Your objective> Give the data again in full, exactly as written below.

Stored records
== maple ==
// top
module top#(       
    parameter FIFO_DEPTH = 16,
    parameter DATA_WIDTH = 32,
    parameter START_NUMBER = 0    
)(
    input  logic        GCLK,
    input  logic        OTG_RESETN,
    input  logic [DATA_WIDTH-1:0] wdatax,
    input  logic [DATA_WIDTH-1:0] wdatay,
    input  logic        validx,
    input  logic        validy,
    input  logic [DATA_WIDTH-1:0] kx_u,
    input  logic [DATA_WIDTH-1:0] bx_u,
    input  logic [DATA_WIDTH-1:0] kx_c,
    input  logic [DATA_WIDTH-1:0] bx_c,
    input  logic [DATA_WIDTH-1:0] ky_u,
    input  logic [DATA_WIDTH-1:0] by_u,
    input  logic [DATA_WIDTH-1:0] ky_c,
    input  logic [DATA_WIDTH-1:0] by_c,
    output logic        sel_1_0,
    output logic        sel_1_1,
    output logic        sel_2_0,
    output logic        sel_2_1,
    output logic        AS2_r,
    output  logic       wready,
    output logic        JB1,
    output logic        JB2,
    output logic        JB3,
    output logic        JB4,
    output logic        JB7,
    output logic        JB8,
    output logic        JB9,
    output logic        JB10,
    output logic        JA1,
    output logic        JA2,
    output logic        JA3,
    output logic        JA4,
    output logic        JA7,
    output logic        JA8,
    output logic        JA9,
    output logic        JA10,
    output logic        JC1_N,
    output logic        JC1_P,
        input logic        JC2_N,
    output logic        JC2_P,
    output logic        JC3_P
);
 assign JC1_P = 1'b0;
 logic [31:0]  in_data;
 logic  in_valid;
 logic in_ready;
    logic                  u_ready;
    logic                  u_valid;
    logic [DATA_WIDTH-1:0] u_data;
    logic                  c_ready;
    logic                  c_valid;
    logic [DATA_WIDTH-1:0] c_data;  
    logic [DATA_WIDTH-1:0] k_u;
    logic [DATA_WIDTH-1:0] b_u;
    logic [DATA_WIDTH-1:0] k_c;
    logic [DATA_WIDTH-1:0] b_c;
    logic [DATA_WIDTH-1:0] wdata;
    logic  wvalid;
    logic  store_valid;
    logic  done; 
always_ff @(posedge GCLK or negedge OTG_RESETN) begin
  ...
Size: ~10000 cells after synthesis, roughly 350 I/O pins, roughly 0.10 sq mm of cells after synthesis.
==> flow/config.mk <==
export PLATFORM = sky130hd
export DESIGN_NAME = top
export DESIGN_NICKNAME = top
export VERILOG_FILES = /design/flow/design.v
export SDC_FILE = /design/flow/constraint.sdc
export NUM_CORES = 4
export LEC_CHECK = 0
export ABC_AREA = 0
export CAP_MARGIN = 30
export CORE_ASPECT_RATIO = 1.3
export CORE_MARGIN = 8
export CORE_UTILIZATION = 36
export CTS_CLUSTER_SIZE = 88
export GPL_ROUTABILITY_DRIVEN = 1
export PLACE_DENSITY_LB_ADDON = 0.01
export SETUP_SLACK_MARGIN = 0.35
export SLEW_MARGIN = 25
export TNS_END_PERCENT = 5
==> flow/constraint.sdc <==
create_clock -name core_clock -period 9.15 [get_ports {GCLK}]
set_input_delay 1.8300 -clock core_clock [delete_from_list [all_inputs] [get_ports {GCLK}]]
set_output_delay 1.8300 -clock core_clock [all_outputs]
set_load 0.01 [all_outputs]
run.sh (not shown) runs the stock make flow with config.mk's settings and CLKGATE_MAP_FILE=.
Input-level comparison between quartz and maple:
# maple
export LEC_CHECK = 0
export ABC_AREA = 0
export CAP_MARGIN = 30
export CORE_ASPECT_RATIO = 1.3
export CORE_MARGIN = 8
export CORE_UTILIZATION = 36
export CTS_CLUSTER_SIZE = 88
export GPL_ROUTABILITY_DRIVEN = 1
export PLACE_DENSITY_LB_ADDON = 0.01
export SETUP_SLACK_MARGIN = 0.35
export SLEW_MARGIN = 25
export TNS_END_PERCENT = 5
create_clock -name core_clock -period 9.15 [get_ports {GCLK}]
# quartz
export LEC_CHECK = 0
export CAP_MARGIN = 20
export CORE_MARGIN = 2
export CORE_UTILIZATION = 72
export PLACE_DENSITY = 0.71
export SLEW_MARGIN = 20
create_clock -name core_clock -period 7.68 [get_ports {GCLK}]
--- outcome ---
Although it ran to completion, quartz produced a layout that fails the final checks because of setup timing. Compared with maple, quartz shows a number of non-clock buffers in the layout that is 32% higher. Compared with maple, cell area after layout in quartz decreased slightly. Against maple, quartz comes in 750 ps lower on minimum setup slack after placement. maple has higher register-to-register slack than quartz. [compare] base=maple new=quartz: final total power up about 17%, average wire per standard cell down 2.3%, growth of design area from synthesis to finish down 0.38 points. The worst slew margin relative to its limit in quartz sits 13 points below the value recorded for maple. Standard cell core area on quartz is ahead of maple. Looking at power consumed by combinational cells across quartz and maple, the one that comes out lower is maple.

Response area>
== maple ==
// top
module top#(       
    parameter FIFO_DEPTH = 16,
    parameter DATA_WIDTH = 32,
    parameter START_NUMBER = 0    
)(
    input  logic        GCLK,
    input  logic        OTG_RESETN,
    input  logic [DATA_WIDTH-1:0] wdatax,
    input  logic [DATA_WIDTH-1:0] wdatay,
    input  logic        validx,
    input  logic        validy,
    input  logic [DATA_WIDTH-1:0] kx_u,
    input  logic [DATA_WIDTH-1:0] bx_u,
    input  logic [DATA_WIDTH-1:0] kx_c,
    input  logic [DATA_WIDTH-1:0] bx_c,
    input  logic [DATA_WIDTH-1:0] ky_u,
    input  logic [DATA_WIDTH-1:0] by_u,
    input  logic [DATA_WIDTH-1:0] ky_c,
    input  logic [DATA_WIDTH-1:0] by_c,
    output logic        sel_1_0,
    output logic        sel_1_1,
    output logic        sel_2_0,
    output logic        sel_2_1,
    output logic        AS2_r,
    output  logic       wready,
    output logic        JB1,
    output logic        JB2,
    output logic        JB3,
    output logic        JB4,
    output logic        JB7,
    output logic        JB8,
    output logic        JB9,
    output logic        JB10,
    output logic        JA1,
    output logic        JA2,
    output logic        JA3,
    output logic        JA4,
    output logic        JA7,
    output logic        JA8,
    output logic        JA9,
    output logic        JA10,
    output logic        JC1_N,
    output logic        JC1_P,
        input logic        JC2_N,
    output logic        JC2_P,
    output logic        JC3_P
);
 assign JC1_P = 1'b0;
 logic [31:0]  in_data;
 logic  in_valid;
 logic in_ready;
    logic                  u_ready;
    logic                  u_valid;
    logic [DATA_WIDTH-1:0] u_data;
    logic                  c_ready;
    logic                  c_valid;
    logic [DATA_WIDTH-1:0] c_data;  
    logic [DATA_WIDTH-1:0] k_u;
    logic [DATA_WIDTH-1:0] b_u;
    logic [DATA_WIDTH-1:0] k_c;
    logic [DATA_WIDTH-1:0] b_c;
    logic [DATA_WIDTH-1:0] wdata;
    logic  wvalid;
    logic  store_valid;
    logic  done; 
always_ff @(posedge GCLK or negedge OTG_RESETN) begin
  ...
Size: ~10000 cells after synthesis, roughly 350 I/O pins, roughly 0.10 sq mm of cells after synthesis.
==> flow/config.mk <==
export PLATFORM = sky130hd
export DESIGN_NAME = top
export DESIGN_NICKNAME = top
export VERILOG_FILES = /design/flow/design.v
export SDC_FILE = /design/flow/constraint.sdc
export NUM_CORES = 4
export LEC_CHECK = 0
export ABC_AREA = 0
export CAP_MARGIN = 30
export CORE_ASPECT_RATIO = 1.3
export CORE_MARGIN = 8
export CORE_UTILIZATION = 36
export CTS_CLUSTER_SIZE = 88
export GPL_ROUTABILITY_DRIVEN = 1
export PLACE_DENSITY_LB_ADDON = 0.01
export SETUP_SLACK_MARGIN = 0.35
export SLEW_MARGIN = 25
export TNS_END_PERCENT = 5
==> flow/constraint.sdc <==
create_clock -name core_clock -period 9.15 [get_ports {GCLK}]
set_input_delay 1.8300 -clock core_clock [delete_from_list [all_inputs] [get_ports {GCLK}]]
set_output_delay 1.8300 -clock core_clock [all_outputs]
set_load 0.01 [all_outputs]
run.sh (not shown) runs the stock make flow with config.mk's settings and CLKGATE_MAP_FILE=.
Input-level comparison between quartz and maple:
# maple
export LEC_CHECK = 0
export ABC_AREA = 0
export CAP_MARGIN = 30
export CORE_ASPECT_RATIO = 1.3
export CORE_MARGIN = 8
export CORE_UTILIZATION = 36
export CTS_CLUSTER_SIZE = 88
export GPL_ROUTABILITY_DRIVEN = 1
export PLACE_DENSITY_LB_ADDON = 0.01
export SETUP_SLACK_MARGIN = 0.35
export SLEW_MARGIN = 25
export TNS_END_PERCENT = 5
create_clock -name core_clock -period 9.15 [get_ports {GCLK}]
# quartz
export LEC_CHECK = 0
export CAP_MARGIN = 20
export CORE_MARGIN = 2
export CORE_UTILIZATION = 72
export PLACE_DENSITY = 0.71
export SLEW_MARGIN = 20
create_clock -name core_clock -period 7.68 [get_ports {GCLK}]
--- outcome ---
Although it ran to completion, quartz produced a layout that fails the final checks because of setup timing. Compared with maple, quartz shows a number of non-clock buffers in the layout that is 32% higher. Compared with maple, cell area after layout in quartz decreased slightly. Against maple, quartz comes in 750 ps lower on minimum setup slack after placement. maple has higher register-to-register slack than quartz. [compare] base=maple new=quartz: final total power up about 17%, average wire per standard cell down 2.3%, growth of design area from synthesis to finish down 0.38 points. The worst slew margin relative to its limit in quartz sits 13 points below the value recorded for maple. Standard cell core area on quartz is ahead of maple. Looking at power consumed by combinational cells across quartz and maple, the one that comes out lower is maple.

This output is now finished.